Una delle serie tv americane più acclamate, con più seguito e fanbase è senza ombra di dubbio, e il riferimento al mondo delle ombre non è casuale, Stranger Things. Il 27 maggio è uscito il vol. 1 della colonna sonora dell’attesissima quarta stagione che si pone come obiettivo quella di rivelare verità celate durante il corso della serie; i personaggi sono cresciuti e cambiati così come sono cambiati i loro problemi, le loro paure e i loro amori. Il male però si annida tutt’ora nella città di Hawkins.
Ambientata negli anni 80 la serie ripercorre gli stili, le mode e i gusti musicali della decade più mitizzata e ri-copiata di sempre.
Oltre al vestiario e all’atteggiamento dei personaggi i fratelli Duffer (regia e produzione) sono attenti alla scelta della colonna sonora che riflette l’estetica del periodo. A cominciare dalla sigla originale composta da Kyle Dixon & Michael Stein, che tutti abbiamo in mente con le quartine iniziali che ci trascinano in un’atmosfera creepy e nostalgica attraverso il suono caratteristico dei synth anni 80, suoni old school arrangiati in una melodia che si radica in testa; la tracklist della nuova stagione è piena zeppa di pezzoni come Object of My Desire degli Starpoint, Should I Stay or Should I Go dei Clash, Detroit Rock City dei Kiss, You Spin Me Round (Like a Record) dei Dead or Alive, Tarzan Boy dei Baltimora o Rock Me Amadeus di Falco, e il grandioso recupero, utilissimo allo sviluppo della trama, del brano Running Up The Hills (A Deal With God) di Kate Bush che è finita incredibilmente in top chart tra gli ascolti di Spotify e di altre piattaforme di streaming.
Questo risponde alla domanda: cosa accadrebbe se un brano dei favolosi anni 80 uscisse oggi? Ma non è sulla colonna sonora in sé che vogliamo porre l’attenzione. Si da il caso che tra i nuovi personaggi presentati nel corso della prima puntata spunti un giovanotto all’ultimo anno di liceo, con i capelli lunghi, la giacca di jeans con le toppe con i nomi delle band, che gioca a D’n’d (Dungeons and Dragons) e partecipa attivamente a un club che si fa chiamare Hellfire Club; insomma è il classico nerd con la passione per il metal e il fantasy. Una cosa però ha attirato la mia attenzione in modo particolare: sulla schiena del giubbetto di jeans c’è una grande toppa visibilissima della band DIO, una formazione heavy metal statunitense che ha come frontman Ronnie James Dio, già conosciuto per il suo esordio con i Rainbow (insieme a Ritchie Blackmore) e la sua militanza nei Black Sabbath. La toppa raffigura la copertina del disco Holy Diver del 1983. La scelta dell’album e del gruppo non è così casuale. Mi spiego meglio. ALLERTA SPOILER. Si scopre che i nuovi omicidi che si consumano a Hawkins vengono eseguiti da un nuovo super-cattivo dal sottosopra di nome Vecna; Vecna utilizza delle ramificazioni nel sottosopra che gli permettono ti trovare delle connessioni con il mondo dei vivi attraverso le angosce e le ansie dei giovani ragazzi vittime della loro stessa mente.

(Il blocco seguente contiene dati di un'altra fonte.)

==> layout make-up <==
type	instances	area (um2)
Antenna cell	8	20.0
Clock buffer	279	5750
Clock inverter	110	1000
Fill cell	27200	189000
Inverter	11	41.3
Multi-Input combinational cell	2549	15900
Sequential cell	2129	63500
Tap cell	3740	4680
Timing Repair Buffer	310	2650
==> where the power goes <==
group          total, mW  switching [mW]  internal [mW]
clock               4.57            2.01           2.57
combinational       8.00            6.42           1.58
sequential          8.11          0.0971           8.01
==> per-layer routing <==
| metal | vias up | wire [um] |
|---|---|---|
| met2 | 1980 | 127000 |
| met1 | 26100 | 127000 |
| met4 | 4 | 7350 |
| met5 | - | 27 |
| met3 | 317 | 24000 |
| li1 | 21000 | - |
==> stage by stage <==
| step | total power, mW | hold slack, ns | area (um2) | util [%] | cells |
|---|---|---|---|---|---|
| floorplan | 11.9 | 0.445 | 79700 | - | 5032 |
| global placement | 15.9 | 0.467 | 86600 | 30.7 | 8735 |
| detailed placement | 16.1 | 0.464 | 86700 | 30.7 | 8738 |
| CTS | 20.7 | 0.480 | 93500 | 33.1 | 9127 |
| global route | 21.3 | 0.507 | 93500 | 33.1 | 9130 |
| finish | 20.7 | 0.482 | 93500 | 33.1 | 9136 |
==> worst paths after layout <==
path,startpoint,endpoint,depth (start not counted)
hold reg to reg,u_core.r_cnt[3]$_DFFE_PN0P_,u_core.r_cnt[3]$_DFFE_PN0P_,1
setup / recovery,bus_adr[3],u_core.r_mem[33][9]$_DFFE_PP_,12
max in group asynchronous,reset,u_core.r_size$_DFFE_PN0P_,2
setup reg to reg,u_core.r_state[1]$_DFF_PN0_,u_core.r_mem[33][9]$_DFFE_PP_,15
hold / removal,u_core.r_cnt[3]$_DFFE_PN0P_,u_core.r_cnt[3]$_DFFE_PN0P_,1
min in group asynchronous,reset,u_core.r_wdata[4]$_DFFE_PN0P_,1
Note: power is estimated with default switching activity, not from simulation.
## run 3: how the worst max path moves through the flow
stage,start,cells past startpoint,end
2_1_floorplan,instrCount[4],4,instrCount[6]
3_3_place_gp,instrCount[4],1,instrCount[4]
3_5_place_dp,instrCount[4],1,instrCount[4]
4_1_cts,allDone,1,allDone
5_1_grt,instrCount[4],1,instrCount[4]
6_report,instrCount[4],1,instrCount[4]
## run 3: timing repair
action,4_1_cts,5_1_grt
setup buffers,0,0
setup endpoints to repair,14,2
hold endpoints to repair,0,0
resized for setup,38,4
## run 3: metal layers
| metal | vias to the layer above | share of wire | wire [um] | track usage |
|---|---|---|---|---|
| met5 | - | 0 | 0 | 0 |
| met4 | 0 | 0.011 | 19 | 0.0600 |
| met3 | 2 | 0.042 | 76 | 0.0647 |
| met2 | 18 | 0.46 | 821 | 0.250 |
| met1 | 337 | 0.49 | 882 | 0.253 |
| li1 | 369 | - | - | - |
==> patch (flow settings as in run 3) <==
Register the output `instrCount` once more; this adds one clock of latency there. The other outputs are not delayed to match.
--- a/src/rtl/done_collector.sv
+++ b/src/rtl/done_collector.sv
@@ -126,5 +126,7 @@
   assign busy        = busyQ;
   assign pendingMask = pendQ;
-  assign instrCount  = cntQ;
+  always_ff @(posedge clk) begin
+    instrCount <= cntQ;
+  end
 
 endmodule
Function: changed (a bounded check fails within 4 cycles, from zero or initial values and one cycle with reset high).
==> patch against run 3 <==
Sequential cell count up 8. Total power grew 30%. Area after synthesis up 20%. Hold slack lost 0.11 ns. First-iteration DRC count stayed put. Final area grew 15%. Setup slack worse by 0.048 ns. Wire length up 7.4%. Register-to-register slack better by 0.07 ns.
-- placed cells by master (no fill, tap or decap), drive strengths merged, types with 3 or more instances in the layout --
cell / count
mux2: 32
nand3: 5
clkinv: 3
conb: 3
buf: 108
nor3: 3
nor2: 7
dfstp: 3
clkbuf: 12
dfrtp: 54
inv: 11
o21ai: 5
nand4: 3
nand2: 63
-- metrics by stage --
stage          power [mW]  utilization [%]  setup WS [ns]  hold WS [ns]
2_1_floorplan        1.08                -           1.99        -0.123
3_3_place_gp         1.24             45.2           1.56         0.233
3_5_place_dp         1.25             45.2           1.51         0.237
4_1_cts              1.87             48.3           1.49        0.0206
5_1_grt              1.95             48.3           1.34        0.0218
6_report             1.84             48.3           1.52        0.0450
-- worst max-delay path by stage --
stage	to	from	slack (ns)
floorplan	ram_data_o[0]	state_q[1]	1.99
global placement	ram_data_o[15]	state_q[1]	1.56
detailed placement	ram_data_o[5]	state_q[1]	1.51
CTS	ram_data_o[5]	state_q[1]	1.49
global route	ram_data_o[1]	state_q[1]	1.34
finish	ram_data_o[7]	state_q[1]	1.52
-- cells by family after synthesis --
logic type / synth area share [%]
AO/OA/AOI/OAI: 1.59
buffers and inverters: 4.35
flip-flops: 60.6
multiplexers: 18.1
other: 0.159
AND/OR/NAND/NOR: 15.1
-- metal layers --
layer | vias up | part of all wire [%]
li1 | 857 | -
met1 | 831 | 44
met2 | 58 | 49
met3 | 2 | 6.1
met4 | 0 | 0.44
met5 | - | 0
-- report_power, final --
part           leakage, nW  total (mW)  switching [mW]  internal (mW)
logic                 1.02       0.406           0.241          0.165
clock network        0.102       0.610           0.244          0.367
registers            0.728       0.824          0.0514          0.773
**src/rtl/univ_shift_reg.sv**
```systemverilog
// Universal shift register: hold, shift right/left and parallel load, plus an
// autonomous burst engine that shifts a latched count of positions with busy/done.
module univ_shift_reg #(
  parameter int unsigned          WIDTH     = 8,
  parameter int unsigned          CNT_W     = 4,
  parameter logic [WIDTH-1:0]     RESET_VAL = '0
) (
  input  logic             clk,
  input  logic             rst,
  input  logic [1:0]       mode,
  input  logic             ser_in_l,
  input  logic             ser_in_r,
  input  logic [WIDTH-1:0] par_in,
  input  logic             start,
  input  logic             dir,
  input  logic [CNT_W-1:0] count,
  output logic [WIDTH-1:0] q,
  output logic             msb_out,
  output logic             lsb_out,
  output logic             busy,
  output logic             done
);

  typedef enum logic {
    IDLE  = 1'b0,
    SHIFT = 1'b1
  } state_t;

  localparam logic [1:0] MODE_HOLD  = 2'b00;
  localparam logic [1:0] MODE_RIGHT = 2'b01;
  localparam logic [1:0] MODE_LEFT  = 2'b10;
  localparam logic [1:0] MODE_LOAD  = 2'b11;

  state_t           state;
  logic [CNT_W-1:0] remaining;
  logic             dir_l;
  logic [WIDTH-1:0] shr;
  logic [WIDTH-1:0] shl;

  assign shr     = {ser_in_l, q[WIDTH-1:1]};
  assign shl     = {q[WIDTH-2:0], ser_in_r};
  assign msb_out = q[WIDTH-1];
  assign lsb_out = q[0];

  // Direct-mode datapath in IDLE; the burst engine owns q while in SHIFT.
  always_ff @(posedge clk) begin
    if (rst) begin
      q         <= RESET_VAL;
      state     <= IDLE;
      busy      <= 1'b0;
      done      <= 1'b0;
      remaining <= '0;
      dir_l     <= 1'b0;
    end else begin
      done <= 1'b0;
      case (state)
        IDLE: begin
          if (start) begin
            if (count != '0) begin
              remaining <= count;
              dir_l     <= dir;
              state     <= SHIFT;
              busy      <= 1'b1;
            end else begin
              done <= 1'b1;
            end
          end else begin
            case (mode)
              MODE_HOLD:  q <= q;
              MODE_RIGHT: q <= shr;
              MODE_LEFT:  q <= shl;
              MODE_LOAD:  q <= par_in;
              default:    q <= q;
            endcase
          end
        end
        SHIFT: begin
          q         <= dir_l ? shl : shr;
          remaining <= remaining - CNT_W'(1);
          if (remaining == CNT_W'(1)) begin
            state <= IDLE;
            busy  <= 1'b0;
            done  <= 1'b1;
          end
        end
        default: begin
          state <= IDLE;
          busy  <= 1'b0;
        end
      endcase
    end
  end

endmodule

```
$ cat src/rtl/sysarb_mux_rr_arbiter.sv
// Combinational round-robin pick: first requester after the last owner, wrapping.
module rr_arbiter
  import sysarb_pkg::*;
#(
  parameter int unsigned N = 2
) (
  input  logic [N-1:0]        req,
  input  logic [idx_w(N)-1:0] last,
  output logic [idx_w(N)-1:0] winner,
  output logic                valid
);

  localparam int unsigned IW = idx_w(N);

  logic [IW-1:0] w_idx;

  always_comb begin
    winner = '0;
    valid  = 1'b0;
    w_idx  = '0;
    for (int unsigned i = 1; i <= N; i++) begin
      w_idx = IW'((32'(last) + i) % N);
      if (!valid && req[w_idx]) begin
        valid  = 1'b1;
        winner = w_idx;
      end
    end
  end

endmodule

$ cat src/rtl/sysarb_mux.sv
// Multi-master Z80 bus arbiter with address-decoded slave select, inserted
// wait states and a stuck-wait timeout.
module sysarb_mux
  import sysarb_pkg::*;
#(
  parameter int unsigned                    MASTER_QTY = 2,
  parameter int unsigned                    SLAVE_QTY  = 4,
  parameter logic [SLAVE_QTY-1:0][15:0]     SLAVE_BASE = '0,
  parameter logic [SLAVE_QTY-1:0][15:0]     SLAVE_MASK = '0,
  parameter logic [SLAVE_QTY-1:0][WS_W-1:0] SLAVE_WS   = '0,
  parameter int unsigned                    TIMEOUT    = 255
) (
  input  logic                              clk,
  input  logic                              reset_n,
  input  Z80MasterBus [MASTER_QTY-1:0]      master_ins,
  input  logic        [MASTER_QTY-1:0]      req,
  input  logic        [MASTER_QTY-1:0]      strobe,
  input  Z80SlaveBus  [SLAVE_QTY-1:0]       slave_ins,
  output logic        [MASTER_QTY-1:0]      gnt,
  output Z80MasterBus                       master_out,
  output logic        [SLAVE_QTY-1:0]       slave_cs,
  output Z80SlaveBus                        slave_out,
  output logic                              decode_miss,
  output logic                              timeout_err
);

  localparam int unsigned   MW     = idx_w(MASTER_QTY);
  localparam int unsigned   SW     = idx_w(SLAVE_QTY);
  localparam int unsigned   TW     = (TIMEOUT > 0) ? $clog2(TIMEOUT + 1) : 1;
  localparam logic [TW-1:0] TO_SAT = (TIMEOUT > 0) ? TW'(TIMEOUT) : {TW{1'b1}};

  sysarb_state_e        r_state, w_state_nxt;
  logic [MW-1:0]        r_owner, w_owner_nxt, w_arb_win;
  logic [MASTER_QTY-1:0] r_gnt, w_gnt_nxt;
  logic [SW-1:0]        r_sel, w_sel_nxt, w_dec_sel;
  logic                 r_hit, w_hit_nxt, w_dec_hit, w_arb_vld;
  logic [WS_W-1:0]      r_ws, w_ws_nxt;
  logic [TW-1:0]        r_to, w_to_nxt, w_to_inc;
  logic                 r_miss, w_miss_nxt, r_terr, w_terr_nxt;
  Z80MasterBus          w_own_bus;
  logic                 w_own_req, w_own_stb, w_mwait;

  assign w_own_bus = master_ins[r_owner];
  assign w_own_req = req[r_owner];
  assign w_own_stb = strobe[r_owner];
  assign w_mwait   = slave_out.mwait;
  assign w_to_inc  = (r_to == TO_SAT) ? r_to : r_to + 1'b1;

  rr_arbiter #(.N(MASTER_QTY)) u_arb (
    .req    (req),
    .last   (r_owner),
    .winner (w_arb_win),
    .valid  (w_arb_vld)
  );

  // Lowest-index region wins when several decode the same address.
  always_comb begin
    w_dec_sel = '0;
    w_dec_hit = 1'b0;
    for (int unsigned s = 0; s < SLAVE_QTY; s++) begin
      if (!w_dec_hit && ((w_own_bus.addr & SLAVE_MASK[s]) == SLAVE_BASE[s])) begin
        w_dec_hit = 1'b1;
        w_dec_sel = SW'(s);
      end
    end
  end

  always_comb begin
    master_out = '0;
    slave_cs   = '0;
    slave_out  = '{dslave: 8'h00, mwait: 1'b1};
    case (r_state)
      ST_OWNED: master_out = w_own_bus;
      ST_ACCESS: begin
        master_out = w_own_bus;
        if (r_hit) begin
          slave_cs[r_sel] = 1'b1;
          slave_out       = slave_ins[r_sel];
          if (r_ws != '0) slave_out.mwait = 1'b0;
        end else begin
          slave_out = '{dslave: UNMAPPED_DATA, mwait: 1'b1};
        end
      end
      ST_ABORT: begin
        master_out = w_own_bus;
        slave_out  = '{dslave: UNMAPPED_DATA, mwait: 1'b1};
      end
      default: ;
    endcase
  end

  always_comb begin
    w_state_nxt = r_state;
    w_owner_nxt = r_owner;
    w_gnt_nxt   = r_gnt;
    w_sel_nxt   = r_sel;
    w_hit_nxt   = r_hit;
    w_ws_nxt    = r_ws;
    w_to_nxt    = r_to;
    w_miss_nxt  = 1'b0;
    w_terr_nxt  = 1'b0;
    case (r_state)
      ST_IDLE: begin
        if (w_arb_vld) begin
          w_state_nxt          = ST_OWNED;
          w_owner_nxt          = w_arb_win;
          w_gnt_nxt            = '0;
          w_gnt_nxt[w_arb_win] = 1'b1;
        end
      end
      ST_OWNED: begin
        if (w_own_stb) begin
          w_state_nxt = ST_ACCESS;
          w_sel_nxt   = w_dec_sel;
          w_hit_nxt   = w_dec_hit;
          w_ws_nxt    = w_dec_hit ? SLAVE_WS[w_dec_sel] : '0;
          w_to_nxt    = '0;
          w_miss_nxt  = !w_dec_hit;
        end else if (!w_own_req) begin
          w_state_nxt = ST_IDLE;
          w_gnt_nxt   = '0;
        end
      end
      ST_ACCESS: begin
        if (r_ws != '0) w_ws_nxt = r_ws - 1'b1;
        if (!w_mwait) w_to_nxt = w_to_inc;
        // A falling strobe takes precedence over a timeout in the same cycle.
        if (!w_own_stb) begin
          w_state_nxt = ST_OWNED;
        end else if ((TIMEOUT != 0) && !w_mwait && (w_to_inc == TO_SAT)) begin
          w_state_nxt = ST_ABORT;
          w_terr_nxt  = 1'b1;
        end
      end
      ST_ABORT: begin
        if (!w_own_stb) w_state_nxt = ST_OWNED;
      end
      default: w_state_nxt = ST_IDLE;
    endcase
  end

  always_ff @(posedge clk or negedge reset_n) begin
    if (!reset_n) begin
      r_state <= ST_IDLE;
      r_owner <= MW'(MASTER_QTY - 1);
      r_gnt   <= '0;
      r_sel   <= '0;
      r_hit   <= 1'b0;
      r_ws    <= '0;
      r_to    <= '0;
      r_miss  <= 1'b0;
      r_terr  <= 1'b0;
    end else begin
      r_state <= w_state_nxt;
      r_owner <= w_owner_nxt;
      r_gnt   <= w_gnt_nxt;
      r_sel   <= w_sel_nxt;
      r_hit   <= w_hit_nxt;
      r_ws    <= w_ws_nxt;
      r_to    <= w_to_nxt;
      r_miss  <= w_miss_nxt;
      r_terr  <= w_terr_nxt;
    end
  end

  assign gnt         = r_gnt;
  assign decode_miss = r_miss;
  assign timeout_err = r_terr;

endmodule
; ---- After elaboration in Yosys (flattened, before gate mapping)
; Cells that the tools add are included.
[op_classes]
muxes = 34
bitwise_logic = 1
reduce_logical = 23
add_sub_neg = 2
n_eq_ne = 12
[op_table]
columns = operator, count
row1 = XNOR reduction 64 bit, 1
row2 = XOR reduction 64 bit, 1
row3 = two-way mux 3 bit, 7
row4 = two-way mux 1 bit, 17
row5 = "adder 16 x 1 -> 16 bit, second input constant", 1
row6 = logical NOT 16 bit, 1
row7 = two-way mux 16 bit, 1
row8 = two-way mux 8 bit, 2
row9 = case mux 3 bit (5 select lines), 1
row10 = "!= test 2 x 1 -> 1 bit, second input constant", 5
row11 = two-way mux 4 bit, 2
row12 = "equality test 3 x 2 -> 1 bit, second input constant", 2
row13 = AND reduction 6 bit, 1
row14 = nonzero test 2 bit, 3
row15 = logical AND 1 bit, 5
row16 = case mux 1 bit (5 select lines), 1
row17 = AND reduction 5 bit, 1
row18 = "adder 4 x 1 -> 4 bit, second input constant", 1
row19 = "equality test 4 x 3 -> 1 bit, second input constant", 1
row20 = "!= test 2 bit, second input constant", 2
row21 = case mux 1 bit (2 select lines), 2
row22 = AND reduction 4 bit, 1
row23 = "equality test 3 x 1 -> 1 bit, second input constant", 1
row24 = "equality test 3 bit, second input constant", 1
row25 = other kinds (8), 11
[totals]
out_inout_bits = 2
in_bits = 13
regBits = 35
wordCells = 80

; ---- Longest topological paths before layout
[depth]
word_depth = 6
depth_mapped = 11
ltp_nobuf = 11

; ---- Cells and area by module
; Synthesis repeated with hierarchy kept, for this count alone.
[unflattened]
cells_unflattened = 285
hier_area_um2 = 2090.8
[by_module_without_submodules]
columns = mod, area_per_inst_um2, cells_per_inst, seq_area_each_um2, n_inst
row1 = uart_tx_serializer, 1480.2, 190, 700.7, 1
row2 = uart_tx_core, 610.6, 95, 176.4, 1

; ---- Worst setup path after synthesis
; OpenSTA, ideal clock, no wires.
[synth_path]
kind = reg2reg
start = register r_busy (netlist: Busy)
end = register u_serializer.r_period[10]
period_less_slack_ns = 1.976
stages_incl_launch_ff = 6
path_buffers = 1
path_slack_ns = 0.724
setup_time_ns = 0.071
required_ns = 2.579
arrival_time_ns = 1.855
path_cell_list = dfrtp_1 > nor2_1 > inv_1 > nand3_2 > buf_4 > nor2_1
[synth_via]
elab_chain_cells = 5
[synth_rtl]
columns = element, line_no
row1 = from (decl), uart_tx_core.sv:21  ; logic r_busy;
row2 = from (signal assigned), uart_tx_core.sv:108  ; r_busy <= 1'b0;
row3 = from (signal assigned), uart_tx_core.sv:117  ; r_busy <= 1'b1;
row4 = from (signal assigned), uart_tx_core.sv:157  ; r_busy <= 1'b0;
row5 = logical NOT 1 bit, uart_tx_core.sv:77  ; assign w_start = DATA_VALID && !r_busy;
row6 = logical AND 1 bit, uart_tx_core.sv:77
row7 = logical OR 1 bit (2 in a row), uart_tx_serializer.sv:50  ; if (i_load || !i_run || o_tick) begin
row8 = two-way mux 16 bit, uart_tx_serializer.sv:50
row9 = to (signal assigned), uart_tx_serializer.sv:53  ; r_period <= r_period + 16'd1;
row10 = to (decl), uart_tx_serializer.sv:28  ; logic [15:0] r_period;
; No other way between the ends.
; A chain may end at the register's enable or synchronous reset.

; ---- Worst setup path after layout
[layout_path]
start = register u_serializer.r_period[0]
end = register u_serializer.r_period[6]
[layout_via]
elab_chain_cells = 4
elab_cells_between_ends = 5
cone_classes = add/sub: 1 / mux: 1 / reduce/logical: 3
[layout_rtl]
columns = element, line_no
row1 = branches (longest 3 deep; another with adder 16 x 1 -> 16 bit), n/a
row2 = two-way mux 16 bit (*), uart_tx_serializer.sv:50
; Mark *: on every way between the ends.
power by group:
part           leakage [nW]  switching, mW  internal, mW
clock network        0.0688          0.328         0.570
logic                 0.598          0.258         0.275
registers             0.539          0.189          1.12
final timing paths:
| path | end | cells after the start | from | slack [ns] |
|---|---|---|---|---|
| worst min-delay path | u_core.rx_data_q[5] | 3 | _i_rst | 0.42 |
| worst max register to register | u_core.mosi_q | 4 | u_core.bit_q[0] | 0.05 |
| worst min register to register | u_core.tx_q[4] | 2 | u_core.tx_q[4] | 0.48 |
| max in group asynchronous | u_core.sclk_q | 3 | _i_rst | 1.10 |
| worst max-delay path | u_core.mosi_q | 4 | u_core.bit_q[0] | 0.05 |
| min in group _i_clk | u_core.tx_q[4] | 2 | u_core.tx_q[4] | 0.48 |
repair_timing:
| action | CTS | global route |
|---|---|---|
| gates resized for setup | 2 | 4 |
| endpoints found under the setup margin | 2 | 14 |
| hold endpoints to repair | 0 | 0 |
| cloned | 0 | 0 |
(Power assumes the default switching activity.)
--- config.mk ---
export PLATFORM = sky130hd
export DESIGN_NAME = wb_trace_buffer
export DESIGN_NICKNAME = d
export VERILOG_FILES = /design/src/rtl/wb_trace_buffer.sv
export SDC_FILE = /design/constraint.sdc
export NUM_CORES = 1
export LEC_CHECK = 0
export BUFFER_PORTS_ARGS = -buffer_cell sky130_fd_sc_hd__buf_2
export CORE_AREA = 2 2 164 166
export DETAILED_ROUTE_END_ITERATION = 16
export DIE_AREA = 0 0 166 168
export PLACE_DENSITY = 0.81
export REMOVE_ABC_BUFFERS = 1
export SLEW_MARGIN = 20
export SYNTH_ARGS = -nofsm -noshare
export SYNTH_HDL_FRONTEND = slang
export SYNTH_SLANG_ARGS = --single-unit
--- constraint.sdc ---
create_clock -name clk -period 5.2 [get_ports clk]
set_input_delay 1.04 -clock clk [delete_from_list [all_inputs] [get_ports clk]]
set_output_delay 1.04 -clock clk [all_outputs]
set_load 0.01 [all_outputs]
--- src/rtl/wb_trace_buffer.sv ---
// Writeback trace buffer: captures W-stage register writes (x0 excluded) into a
// first-word fall-through FIFO. Optional signature register under `WB_TRACE_SIG_EN.
module wb_trace_buffer #(
    parameter int DEPTH = 8,
    parameter int CNT_W = 16
) (
    input  logic                       clk,
    input  logic                       rst,
    input  logic                       RegWriteW,
    input  logic [4:0]                 RDW,
    input  logic [31:0]                ResultW,
    output logic                       trace_valid,
    input  logic                       trace_ready,
    output logic [4:0]                 trace_rd,
    output logic [31:0]                trace_data,
    output logic [$clog2(DEPTH):0]     level,
    output logic                       overflow,
    output logic [CNT_W-1:0]           wb_count,
    output logic [CNT_W-1:0]           drop_count,
    output logic [31:0]                sig
);

    localparam int AW = $clog2(DEPTH);
    localparam int LW = AW + 1;
    localparam logic [LW-1:0] FULL_LVL = LW'(DEPTH);

    logic [36:0]      r_mem [DEPTH];
    logic [AW-1:0]    r_wr_ptr;
    logic [AW-1:0]    r_rd_ptr;
    logic [LW-1:0]    r_level;
    logic             r_overflow;
    logic [CNT_W-1:0] r_wb_count;
    logic [CNT_W-1:0] r_drop_count;

    logic w_cap;
    logic w_full;
    logic w_empty;
    logic w_pop;
    logic w_push;
    logic w_drop;
    logic [36:0] w_head;

    // Valid/ready: an entry transfers on any rising edge where trace_valid and
    // trace_ready are both 1; the head is held steady until that happens.
    assign w_cap   = RegWriteW && (RDW != 5'd0);
    assign w_full  = (r_level == FULL_LVL);
    assign w_empty = (r_level == '0);
    assign w_pop   = !w_empty && trace_ready;
    assign w_push  = w_cap && (!w_full || w_pop);
    assign w_drop  = w_cap && w_full && !w_pop;
    assign w_head  = r_mem[r_rd_ptr];

    // Storage is never reset; the level alone decides what is valid.
    always_ff @(posedge clk) begin
        if (rst && w_push) begin
            r_mem[r_wr_ptr] <= {RDW, ResultW};
        end
    end

    always_ff @(posedge clk) begin
        if (!rst) begin
            r_wr_ptr <= '0;
            r_rd_ptr <= '0;
            r_level  <= '0;
        end else begin
            if (w_push) begin
                r_wr_ptr <= r_wr_ptr + AW'(1);
            end
            if (w_pop) begin
                r_rd_ptr <= r_rd_ptr + AW'(1);
            end
            case ({w_push, w_pop})
                2'b10:   r_level <= r_level + LW'(1);
                2'b01:   r_level <= r_level - LW'(1);
                default: r_level <= r_level;
            endcase
        end
    end

    // Event counters saturate at all-ones rather than wrapping.
    always_ff @(posedge clk) begin
        if (!rst) begin
            r_overflow   <= 1'b0;
            r_wb_count   <= '0;
            r_drop_count <= '0;
        end else begin
            if (w_cap && (r_wb_count != '1)) begin
                r_wb_count <= r_wb_count + CNT_W'(1);
            end
            if (w_drop) begin
                r_overflow <= 1'b1;
                if (r_drop_count != '1) begin
                    r_drop_count <= r_drop_count + CNT_W'(1);
                end
            end
        end
    end

`ifdef WB_TRACE_SIG_EN
    logic [31:0] r_sig;

    always_ff @(posedge clk) begin
        if (!rst) begin
            r_sig <= '0;
        end else if (w_push) begin
            r_sig <= {r_sig[30:0], r_sig[31]} ^ ResultW ^ {27'b0, RDW};
        end
    end

    assign sig = r_sig;
`else
    assign sig = 32'h0;
`endif

    assign trace_valid = !w_empty;
    assign trace_rd    = w_head[36:32];
    assign trace_data  = w_head[31:0];
    assign level       = r_level;
    assign overflow    = r_overflow;
    assign wb_count    = r_wb_count;
    assign drop_count  = r_drop_count;

endmodule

Vecna si insinua nelle menti di questi giovani e una volta presone il controllo li spezza con violenza con una crudeltà inaudita; ritorniamo ora alla copertina del disco. Si vede un demone enorme che si erge da una montagna e avvinghia con una catena un povero prete con gli occhiali ed il colletto bianco in mezzo ai flutti marini; utilizza dei prolungamenti e delle articolazioni tentacolari sia per cercare le vittime sia per essere onnipresente nel sottosopra. Utilizzando due immagini simili ciò che ne scaturisce è un forte senso di straniamento in quanto proprio il ragazzo fissato con il metal più esoterico (gli stessi DIO sono stati accusati più volte di satanismo in quanto il logo del gruppo se posto al contrario traccia le lettere D-E-V-I-L) è colui che viene accusato, da una buona fetta di opinione pubblica, di aver commesso gli omicidi con le sue mani. Ovviamente i protagonisti consapevoli delle forze maligne che operano sulla cittadina non credo a questa narrazione fatta dalla polizia e dai media; cercano piuttosto di aiutare il giovane accusato fino a scagionarlo.
Credo che in fase di progettazione i costumisti e chi si occupa della parte visiva abbia utilizzato questi escamotage per risvegliare nello spettatore un senso di nostalgia di un passato che sentiamo distante ma che allo stesso tempo ci pervade e da cui tutta la cultura pop è scaturita. Citazioni su citazioni quindi atte a trascinarci in un periodo di esplosione artistica in cui l’industria culturale si è consolidata e fossilizzata. Simon Reynolds parla di Retro-Mania, una sorta di ansia perenne che ha caratterizzato la moda e i gusti di generazione in generazione, incastrati in un loop culturale che ripercorre le grandiose decadi di fine ‘900 (forse non è poi così breve come secolo), e che ci porta a ri-vivere le stesse sensazioni ancora e ancora, suscitando dei ricordi di un passato che personalmente non ho nemmeno vissuto ma che ho la sensazione di vivere adesso.
Ovviamente il mondo di internet era agli albori e non esisteva il sistema comunicativo dei social, un bene? Un male? Chissà? Ci si sofferma molto sul fatto che i gruppi sociali che si vengono a creare all’interno della scuola siano determinati e determinanti per le scelte di vita degli adolescenti. Stranger Things ci scaglia in faccia la vita di questi giovani che combattono con le proprie ansie e i loro demoni fino a quando questi non si materializzano. Essendo una serie sci-fi, quindi, non c’è nulla di vero in quello che vediamo, ma se invece il male non fosse poi così distante da noi? I demoni che operano nelle nostre menti hanno il solo obiettivo di vedere la luce e di concretizzarsi attraverso il nostro corpo. Forse i fratelli Duffer vogliono mostrarci come le forze del maligno operino sempre allo stesso modo; come dei tentacoli che si insinuano di cervello in cervello diventando delle malattie sociali sempre più enormi e che creano discrepanze generazionali ed epocali.